According to the 1850 Census, there were around 3.2 million enslaved persons in the United States. Although the import of people directly from Africa had been banned in 1807, the domestic slave trade, still legal, was thriving. Over 150,000 persons were sold between 1820 and 1830, and over 300,000 were sold between 1850 and 1860. 

In 1850, the Fugitive Slave Act had passed Congress as part of the broader Compromise of 1850. This act forced citizens to report people who had escaped their enslavement and escaped to a free state, under punishment of a fine or imprisonment. Additionally, it awarded $10 to a judge who sentenced an individual to return to enslavement, while awarding only $5 if the claim was dismissed. Finally, the Act did not allow the accused individual of defending themselves in court. This act drew the ire of the abolitionist movement, and was directly criticized by Douglass in his speech.

Speech 

Douglass begins by saying that the fathers of the nation were great statesmen, and that the values expressed in the Declaration of Independence were "saving principles", and the "ringbolt of your nation's destiny", stating, "stand by those principles, be true to them on all occasions, in all places, against all foes, and at whatever cost." Douglass details the hardships past Americans once endured when they were members of British colonies and validates their feelings of ill treatment. He celebrates the efforts of the founding fathers of America for fighting back against the tyranny of England.

Douglass then pivots to the present, stating that "We have to do with the past only as we can make it useful to the present and to the future". In spite of his praise of the Founding Fathers, he maintains that slaves owe nothing to and have no positive feelings towards the founding of the United States. He faults America for utter hypocrisy and betrayal of those values in maintaining the institution of slavery.

Douglass also stresses the view that slaves and free Americans are equal in nature. He expresses his belief in the speech that he and other slaves are fighting the same fight in terms of wishing to be free that White Americans, the ancestors of the white people he is addressing, fought seventy years earlier. Douglass says that if the residents of America believe that slaves are "men", they should be treated as such. 

Douglass then discusses the internal slave trade in America. He argues that though the international slave trade is correctly decried as abhorrent, the people of the United States are far less vocal in their opposition to domestic slave trade. Douglass vividly describes the conditions under which those enslaved are bought and sold; he says that they are treated as no more than animals.

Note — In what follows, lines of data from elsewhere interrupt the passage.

**config.mk**
```make
export PLATFORM = sky130hd
export DESIGN_NAME = uart_regfile
export DESIGN_NICKNAME = d
export VERILOG_FILES = /design/src/rtl/uart_regs_pkg.sv /design/src/rtl/uart_line_status.sv /design/src/rtl/uart_irq_encode.sv /design/src/rtl/uart_regfile.sv
export SDC_FILE = /design/constraint.sdc
export NUM_CORES = 1
export LEC_CHECK = 0
export CAP_MARGIN = 20
export CORE_MARGIN = 5
export CORE_UTILIZATION = 24
export DETAILED_ROUTE_END_ITERATION = 12
export PLACE_DENSITY_LB_ADDON = 0.08
export SLEW_MARGIN = 5
export SYNTH_ARGS = -nofsm -noshare
export SYNTH_HDL_FRONTEND = slang
export SYNTH_SLANG_ARGS = --single-unit
```
**constraint.sdc**
```tcl
create_clock -name clk -period 2.85 [get_ports clk]
set_input_delay 0.57 -clock clk [delete_from_list [all_inputs] [get_ports clk]]
set_output_delay 0.57 -clock clk [all_outputs]
set_load 0.005 [all_outputs]
```
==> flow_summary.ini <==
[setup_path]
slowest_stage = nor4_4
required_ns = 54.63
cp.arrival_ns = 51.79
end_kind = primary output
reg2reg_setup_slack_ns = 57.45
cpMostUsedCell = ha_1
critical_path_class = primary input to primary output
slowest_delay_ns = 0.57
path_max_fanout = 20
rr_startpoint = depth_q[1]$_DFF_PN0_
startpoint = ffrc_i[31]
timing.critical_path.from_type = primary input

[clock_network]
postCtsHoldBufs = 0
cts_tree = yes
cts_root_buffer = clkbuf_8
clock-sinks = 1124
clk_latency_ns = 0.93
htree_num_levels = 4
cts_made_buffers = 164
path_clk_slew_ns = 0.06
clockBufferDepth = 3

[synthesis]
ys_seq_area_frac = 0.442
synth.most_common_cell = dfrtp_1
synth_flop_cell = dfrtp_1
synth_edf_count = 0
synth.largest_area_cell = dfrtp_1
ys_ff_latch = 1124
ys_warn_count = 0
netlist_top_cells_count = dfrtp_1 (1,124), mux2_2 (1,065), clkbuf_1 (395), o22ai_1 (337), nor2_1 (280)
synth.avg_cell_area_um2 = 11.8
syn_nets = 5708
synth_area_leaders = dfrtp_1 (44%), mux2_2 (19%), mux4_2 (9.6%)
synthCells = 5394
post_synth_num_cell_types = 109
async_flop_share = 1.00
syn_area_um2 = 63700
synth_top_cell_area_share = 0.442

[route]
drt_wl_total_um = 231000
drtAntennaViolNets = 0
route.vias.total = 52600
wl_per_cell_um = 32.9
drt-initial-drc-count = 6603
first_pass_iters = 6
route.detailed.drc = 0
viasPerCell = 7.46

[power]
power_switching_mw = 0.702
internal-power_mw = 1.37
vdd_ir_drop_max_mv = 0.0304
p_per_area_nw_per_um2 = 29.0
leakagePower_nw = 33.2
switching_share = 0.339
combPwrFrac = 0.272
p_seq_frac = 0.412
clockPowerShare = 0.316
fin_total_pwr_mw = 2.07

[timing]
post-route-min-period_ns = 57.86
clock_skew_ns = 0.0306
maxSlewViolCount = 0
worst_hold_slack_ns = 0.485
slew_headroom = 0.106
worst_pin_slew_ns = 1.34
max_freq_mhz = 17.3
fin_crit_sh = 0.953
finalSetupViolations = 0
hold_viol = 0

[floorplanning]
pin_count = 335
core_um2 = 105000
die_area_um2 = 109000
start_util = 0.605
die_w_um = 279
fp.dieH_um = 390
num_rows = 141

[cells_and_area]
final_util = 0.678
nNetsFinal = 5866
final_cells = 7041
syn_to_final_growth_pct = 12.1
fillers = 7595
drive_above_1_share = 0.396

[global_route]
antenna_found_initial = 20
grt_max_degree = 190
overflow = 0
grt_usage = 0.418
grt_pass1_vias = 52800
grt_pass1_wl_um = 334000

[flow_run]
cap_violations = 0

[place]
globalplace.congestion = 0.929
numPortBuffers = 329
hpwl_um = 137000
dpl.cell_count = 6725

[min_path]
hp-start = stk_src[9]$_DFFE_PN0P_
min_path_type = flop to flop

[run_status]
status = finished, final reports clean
--- src/rtl/mirror_tx_seq.sv ---
module mirror_tx_seq #(
    parameter int NUM_CH = 3,
    parameter int D_BITS = 5,
    parameter int T_BITS = 2
) (
    input  logic              clk,
    input  logic              rst,
    input  logic              bit_tick,
    input  logic              start_i,
    input  logic [NUM_CH-1:0] started_i,
    output logic [NUM_CH-1:0] req_o,
    output logic              busy_o,
    output logic              done_o,
    output logic [NUM_CH-1:0] fail_o,
    output logic              overrun_o
);
    import stx_pkg::*;

    localparam bit         CFG_OK  = cfg_valid(D_BITS, T_BITS);
    localparam logic [7:0] LAST_CH = 8'(NUM_CH - 1);

    seq_t seq;
    logic accept;
    logic advance;
    logic at_last;
    logic t_exp;
    logic d_exp;
    logic [NUM_CH-1:0] launch;

    assign busy_o  = (seq.phase == PH_ACTIVE);
    assign accept  = start_i && !busy_o;
    assign advance = busy_o && d_exp;
    assign at_last = (seq.ch == LAST_CH);

    stx_bit_timer #(.D_BITS(D_BITS), .T_BITS(T_BITS)) u_timer (
        .clk   (clk),
        .rst   (rst),
        .clear (|launch),
        .tick  (bit_tick),
        .t_exp (t_exp),
        .d_exp (d_exp)
    );

    for (genvar c = 0; c < NUM_CH; c++) begin : g_ch
        logic sel;
        assign sel = busy_o && (seq.ch == 8'(c));
        if (c == 0) begin : g_first
            assign launch[c] = accept && CFG_OK;
        end else begin : g_next
            assign launch[c] = advance && !at_last && (seq.ch == 8'(c - 1));
        end
        stx_chan_slice u_slice (
            .clk        (clk),
            .rst        (rst),
            .launch     (launch[c]),
            .tmo        (sel && t_exp),
            .started    (started_i[c]),
            .clear_fail (accept && CFG_OK),
            .force_fail (accept && !CFG_OK),
            .req        (req_o[c]),
            .fail       (fail_o[c])
        );
    end

    always_ff @(posedge clk) begin
        if (rst) begin
            seq       <= '{phase: PH_IDLE, ch: 8'd0};
            done_o    <= 1'b0;
            overrun_o <= 1'b0;
        end else begin
            done_o <= 1'b0;
            if (start_i && busy_o) begin
                overrun_o <= 1'b1;
            end
            if (accept) begin
                if (CFG_OK) begin
                    seq <= '{phase: PH_ACTIVE, ch: 8'd0};
                end else begin
                    done_o <= 1'b1;
                end
            end else if (advance) begin
                if (at_last) begin
                    seq.phase <= PH_IDLE;
                    done_o    <= 1'b1;
                end else begin
                    seq.ch <= seq.ch + 8'd1;
                end
            end
        end
    end
endmodule
--- src/rtl/phy_ctl_seq.sv ---
module phy_ctl_seq
  import phy_ctl_pkg::*;
#(
  parameter int DATA_W     = 16,
  parameter int SYNC_STG   = 2,
  parameter int POLL_GAP   = 4,
  parameter int POLL_LIMIT = 10
) (
  input  logic                       clk,
  input  logic                       rst,
  input  logic                       req_valid,
  input  logic                       req_write,
  input  logic [DATA_W-1:0]          req_addr,
  input  logic [DATA_W-1:0]          req_wdata,
  output logic                       busy,
  output logic                       done,
  output logic                       timed_out,
  output logic [DATA_W-1:0]          rd_data,
  output logic [DATA_W+STROBE_N-1:0] phy_ctl,
  input  logic                       phy_ack,
  input  logic [DATA_W-1:0]          phy_rdata
);
  logic ack_s, tick, last, arm, active;

  phy_ctl_sync #(.STAGES(SYNC_STG)) u_sync (
    .clk(clk), .rst(rst), .async_in(phy_ack), .sync_out(ack_s)
  );

  phy_ctl_poll #(.POLL_GAP(POLL_GAP), .POLL_LIMIT(POLL_LIMIT)) u_poll (
    .clk(clk), .rst(rst), .arm(arm), .active(active), .tick(tick), .last(last)
  );

  phy_ctl_fsm #(.DATA_W(DATA_W)) u_fsm (
    .clk(clk), .rst(rst),
    .req_valid(req_valid), .req_write(req_write),
    .req_addr(req_addr), .req_wdata(req_wdata),
    .ack_s(ack_s), .tick(tick), .last(last), .phy_rdata(phy_rdata),
    .arm(arm), .active(active), .ctl_word(phy_ctl),
    .busy(busy), .done(done), .timed_out(timed_out), .rd_data(rd_data)
  );
endmodule

--- config.mk ---
export PLATFORM = sky130hd
export DESIGN_NAME = phy_ctl_seq
export DESIGN_NICKNAME = d
export VERILOG_FILES = /design/src/rtl/phy_ctl_pkg.sv /design/src/rtl/phy_ctl_sync.sv /design/src/rtl/phy_ctl_poll.sv /design/src/rtl/phy_ctl_fsm.sv /design/src/rtl/phy_ctl_seq.sv
export SDC_FILE = /design/constraint.sdc
export NUM_CORES = 1
export LEC_CHECK = 0
export ABC_CLOCK_PERIOD_IN_PS = 4330
export BUFFER_PORTS_ARGS = -buffer_cell sky130_fd_sc_hd__buf_2
export CAP_MARGIN = 20
export CELL_PAD_IN_SITES_DETAIL_PLACEMENT = 2
export CELL_PAD_IN_SITES_GLOBAL_PLACEMENT = 2
export CORE_MARGIN = 3
export CORE_UTILIZATION = 33
export DETAILED_ROUTE_END_ITERATION = 6
export PLACE_DENSITY_LB_ADDON = 0.1
export SYNTH_ARGS = -nofsm -noshare
export SYNTH_HDL_FRONTEND = slang
export SYNTH_SLANG_ARGS = --single-unit
--- constraint.sdc ---
create_clock -name clk -period 4.33 [get_ports clk]
set_input_delay 0.433 -clock clk [delete_from_list [all_inputs] [get_ports clk]]
set_output_delay 0.433 -clock clk [all_outputs]
set_load 0.1 [all_outputs]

Building off of this, Douglass criticizes the Fugitive Slave Act, holding that in this act, "slavery has been nationalized in its most horrible and revolting form." He describes the legislation as "tyrannical," and believes that it is in "violation of justice."

After this, he turns his attention to the church. True Christians, according to Douglass, should not stand idly by while the rights and liberty of others are stripped away. Douglass denounces the churches for betraying their own biblical and Christian values. He is outraged by the lack of responsibility and indifference towards slavery that many sects have taken around the nation. He says that, if anything, many churches actually stand behind slavery and support the continued existence of the institution. Douglass equates this to being worse than many other things that are banned, in particular, books and plays that are banned for infidelity.

Douglass believed that slavery could be eliminated with the support of the church, and also with the reexamination of what the Bible was actually saying.

Nevertheless, Douglass claims that this can change. The United States does not have to stay the way it is. The country can progress like it has before, transforming from being a colony of a far-away king to an independent nation. Great Britain, and many other countries of that time, had already abolished slavery from its territories. The British accomplished this through religion or more specifically, the church. Because the church stood behind the decision to abolish the selling and buying of people, so did the rest of the country. Douglass argues that religion is the center of the problem but also the main solution to it.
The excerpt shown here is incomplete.